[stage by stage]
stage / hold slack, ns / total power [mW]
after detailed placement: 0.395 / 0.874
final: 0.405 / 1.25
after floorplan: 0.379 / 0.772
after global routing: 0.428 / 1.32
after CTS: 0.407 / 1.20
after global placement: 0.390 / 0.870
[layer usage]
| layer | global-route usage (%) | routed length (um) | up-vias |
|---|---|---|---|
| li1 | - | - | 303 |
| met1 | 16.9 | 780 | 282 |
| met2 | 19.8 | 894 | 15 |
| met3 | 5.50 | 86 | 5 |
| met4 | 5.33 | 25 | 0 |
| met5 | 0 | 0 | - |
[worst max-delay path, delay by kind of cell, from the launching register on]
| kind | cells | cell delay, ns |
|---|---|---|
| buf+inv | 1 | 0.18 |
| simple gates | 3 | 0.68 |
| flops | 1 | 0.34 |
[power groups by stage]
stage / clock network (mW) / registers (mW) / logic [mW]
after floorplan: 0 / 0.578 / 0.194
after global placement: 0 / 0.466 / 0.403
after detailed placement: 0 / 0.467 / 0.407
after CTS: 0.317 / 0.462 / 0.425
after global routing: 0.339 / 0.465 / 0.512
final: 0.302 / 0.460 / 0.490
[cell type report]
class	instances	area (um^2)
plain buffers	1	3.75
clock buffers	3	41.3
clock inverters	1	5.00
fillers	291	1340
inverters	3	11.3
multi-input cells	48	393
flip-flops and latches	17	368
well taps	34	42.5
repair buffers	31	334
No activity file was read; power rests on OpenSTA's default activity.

* * *

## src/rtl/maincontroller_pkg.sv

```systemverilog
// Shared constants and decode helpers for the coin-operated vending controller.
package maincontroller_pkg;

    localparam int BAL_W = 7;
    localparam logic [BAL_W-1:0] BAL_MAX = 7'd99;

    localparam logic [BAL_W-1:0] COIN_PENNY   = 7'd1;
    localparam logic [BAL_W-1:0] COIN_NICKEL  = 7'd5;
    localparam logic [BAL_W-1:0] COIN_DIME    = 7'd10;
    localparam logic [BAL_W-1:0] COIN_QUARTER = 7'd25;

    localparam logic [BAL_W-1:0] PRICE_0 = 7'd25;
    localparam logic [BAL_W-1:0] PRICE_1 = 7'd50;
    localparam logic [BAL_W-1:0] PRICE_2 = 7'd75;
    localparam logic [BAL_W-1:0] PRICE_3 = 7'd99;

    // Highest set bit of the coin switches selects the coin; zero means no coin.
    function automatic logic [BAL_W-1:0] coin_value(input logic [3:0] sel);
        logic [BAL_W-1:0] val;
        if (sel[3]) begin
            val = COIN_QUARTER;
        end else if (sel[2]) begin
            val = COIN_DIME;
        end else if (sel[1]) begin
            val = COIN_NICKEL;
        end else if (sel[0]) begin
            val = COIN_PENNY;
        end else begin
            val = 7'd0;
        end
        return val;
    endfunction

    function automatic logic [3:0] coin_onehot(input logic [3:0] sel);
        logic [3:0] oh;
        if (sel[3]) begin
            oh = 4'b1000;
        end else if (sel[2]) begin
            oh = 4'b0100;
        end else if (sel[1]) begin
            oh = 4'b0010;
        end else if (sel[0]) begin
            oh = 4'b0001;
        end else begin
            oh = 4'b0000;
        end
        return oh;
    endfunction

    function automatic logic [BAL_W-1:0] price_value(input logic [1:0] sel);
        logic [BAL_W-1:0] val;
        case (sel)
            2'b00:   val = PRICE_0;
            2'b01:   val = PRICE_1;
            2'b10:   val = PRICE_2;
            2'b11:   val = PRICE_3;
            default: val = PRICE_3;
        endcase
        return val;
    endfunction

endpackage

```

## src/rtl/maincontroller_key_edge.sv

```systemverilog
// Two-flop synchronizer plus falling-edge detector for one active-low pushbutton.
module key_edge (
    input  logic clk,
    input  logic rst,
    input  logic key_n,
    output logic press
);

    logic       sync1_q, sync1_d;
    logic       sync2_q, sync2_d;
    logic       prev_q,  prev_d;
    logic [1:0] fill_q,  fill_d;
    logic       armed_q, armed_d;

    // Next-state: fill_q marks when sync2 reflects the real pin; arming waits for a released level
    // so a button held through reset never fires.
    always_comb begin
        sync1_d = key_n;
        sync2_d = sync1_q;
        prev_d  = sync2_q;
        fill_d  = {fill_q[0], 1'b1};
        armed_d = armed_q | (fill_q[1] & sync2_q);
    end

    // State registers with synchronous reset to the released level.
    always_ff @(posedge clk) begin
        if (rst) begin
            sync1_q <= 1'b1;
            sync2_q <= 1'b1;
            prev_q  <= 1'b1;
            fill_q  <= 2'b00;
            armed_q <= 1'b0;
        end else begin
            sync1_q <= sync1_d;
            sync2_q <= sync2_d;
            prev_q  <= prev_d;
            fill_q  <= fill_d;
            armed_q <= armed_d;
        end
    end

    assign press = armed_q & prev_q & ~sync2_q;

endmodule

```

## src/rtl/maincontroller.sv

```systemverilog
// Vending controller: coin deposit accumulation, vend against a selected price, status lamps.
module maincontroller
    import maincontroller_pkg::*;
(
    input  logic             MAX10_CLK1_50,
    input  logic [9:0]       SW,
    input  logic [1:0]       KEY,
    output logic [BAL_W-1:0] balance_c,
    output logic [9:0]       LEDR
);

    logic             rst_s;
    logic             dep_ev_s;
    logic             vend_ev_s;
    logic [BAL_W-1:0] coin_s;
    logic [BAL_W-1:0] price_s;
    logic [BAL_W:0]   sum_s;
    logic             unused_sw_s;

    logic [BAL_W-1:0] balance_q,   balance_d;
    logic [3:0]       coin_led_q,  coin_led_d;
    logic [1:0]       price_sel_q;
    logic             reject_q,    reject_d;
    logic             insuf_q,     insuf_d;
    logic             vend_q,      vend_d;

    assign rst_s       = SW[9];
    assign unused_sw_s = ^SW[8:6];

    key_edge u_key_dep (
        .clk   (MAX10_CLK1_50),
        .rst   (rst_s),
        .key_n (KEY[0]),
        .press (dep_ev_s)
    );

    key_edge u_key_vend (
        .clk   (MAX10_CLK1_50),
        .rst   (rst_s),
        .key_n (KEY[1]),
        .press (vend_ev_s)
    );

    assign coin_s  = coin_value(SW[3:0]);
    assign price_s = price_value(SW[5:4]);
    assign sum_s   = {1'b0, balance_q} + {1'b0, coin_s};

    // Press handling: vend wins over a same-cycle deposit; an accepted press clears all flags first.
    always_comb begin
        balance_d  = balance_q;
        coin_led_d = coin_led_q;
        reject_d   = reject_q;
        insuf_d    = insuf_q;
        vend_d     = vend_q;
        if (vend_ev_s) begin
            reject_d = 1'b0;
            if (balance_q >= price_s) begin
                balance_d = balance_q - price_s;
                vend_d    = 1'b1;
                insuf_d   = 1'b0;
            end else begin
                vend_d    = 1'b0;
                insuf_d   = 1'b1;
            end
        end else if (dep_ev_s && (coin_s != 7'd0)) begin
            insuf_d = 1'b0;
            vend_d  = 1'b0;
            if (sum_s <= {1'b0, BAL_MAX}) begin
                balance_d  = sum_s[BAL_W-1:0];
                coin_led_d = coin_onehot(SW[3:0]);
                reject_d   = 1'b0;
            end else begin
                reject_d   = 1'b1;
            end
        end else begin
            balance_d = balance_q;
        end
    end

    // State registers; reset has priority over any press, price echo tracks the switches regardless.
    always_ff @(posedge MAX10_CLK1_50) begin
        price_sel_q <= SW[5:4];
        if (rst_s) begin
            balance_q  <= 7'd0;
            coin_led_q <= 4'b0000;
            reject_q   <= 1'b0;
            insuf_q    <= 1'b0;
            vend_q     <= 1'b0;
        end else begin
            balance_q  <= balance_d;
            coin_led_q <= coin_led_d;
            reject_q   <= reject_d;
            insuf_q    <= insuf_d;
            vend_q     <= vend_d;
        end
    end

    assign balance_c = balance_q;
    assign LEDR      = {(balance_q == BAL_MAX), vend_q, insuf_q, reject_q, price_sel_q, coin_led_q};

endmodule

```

_WHAT YOU ARE ASKED TO DO:_
Can you repeat, word for word, every line above from the one containing "[stage by stage]" down to the one containing "No activity file", including both?

_EXPECTED OUTPUT:_
[stage by stage]
stage / hold slack, ns / total power [mW]
after detailed placement: 0.395 / 0.874
final: 0.405 / 1.25
after floorplan: 0.379 / 0.772
after global routing: 0.428 / 1.32
after CTS: 0.407 / 1.20
after global placement: 0.390 / 0.870
[layer usage]
| layer | global-route usage (%) | routed length (um) | up-vias |
|---|---|---|---|
| li1 | - | - | 303 |
| met1 | 16.9 | 780 | 282 |
| met2 | 19.8 | 894 | 15 |
| met3 | 5.50 | 86 | 5 |
| met4 | 5.33 | 25 | 0 |
| met5 | 0 | 0 | - |
[worst max-delay path, delay by kind of cell, from the launching register on]
| kind | cells | cell delay, ns |
|---|---|---|
| buf+inv | 1 | 0.18 |
| simple gates | 3 | 0.68 |
| flops | 1 | 0.34 |
[power groups by stage]
stage / clock network (mW) / registers (mW) / logic [mW]
after floorplan: 0 / 0.578 / 0.194
after global placement: 0 / 0.466 / 0.403
after detailed placement: 0 / 0.467 / 0.407
after CTS: 0.317 / 0.462 / 0.425
after global routing: 0.339 / 0.465 / 0.512
final: 0.302 / 0.460 / 0.490
[cell type report]
class	instances	area (um^2)
plain buffers	1	3.75
clock buffers	3	41.3
clock inverters	1	5.00
fillers	291	1340
inverters	3	11.3
multi-input cells	48	393
flip-flops and latches	17	368
well taps	34	42.5
repair buffers	31	334
No activity file was read; power rests on OpenSTA's default activity.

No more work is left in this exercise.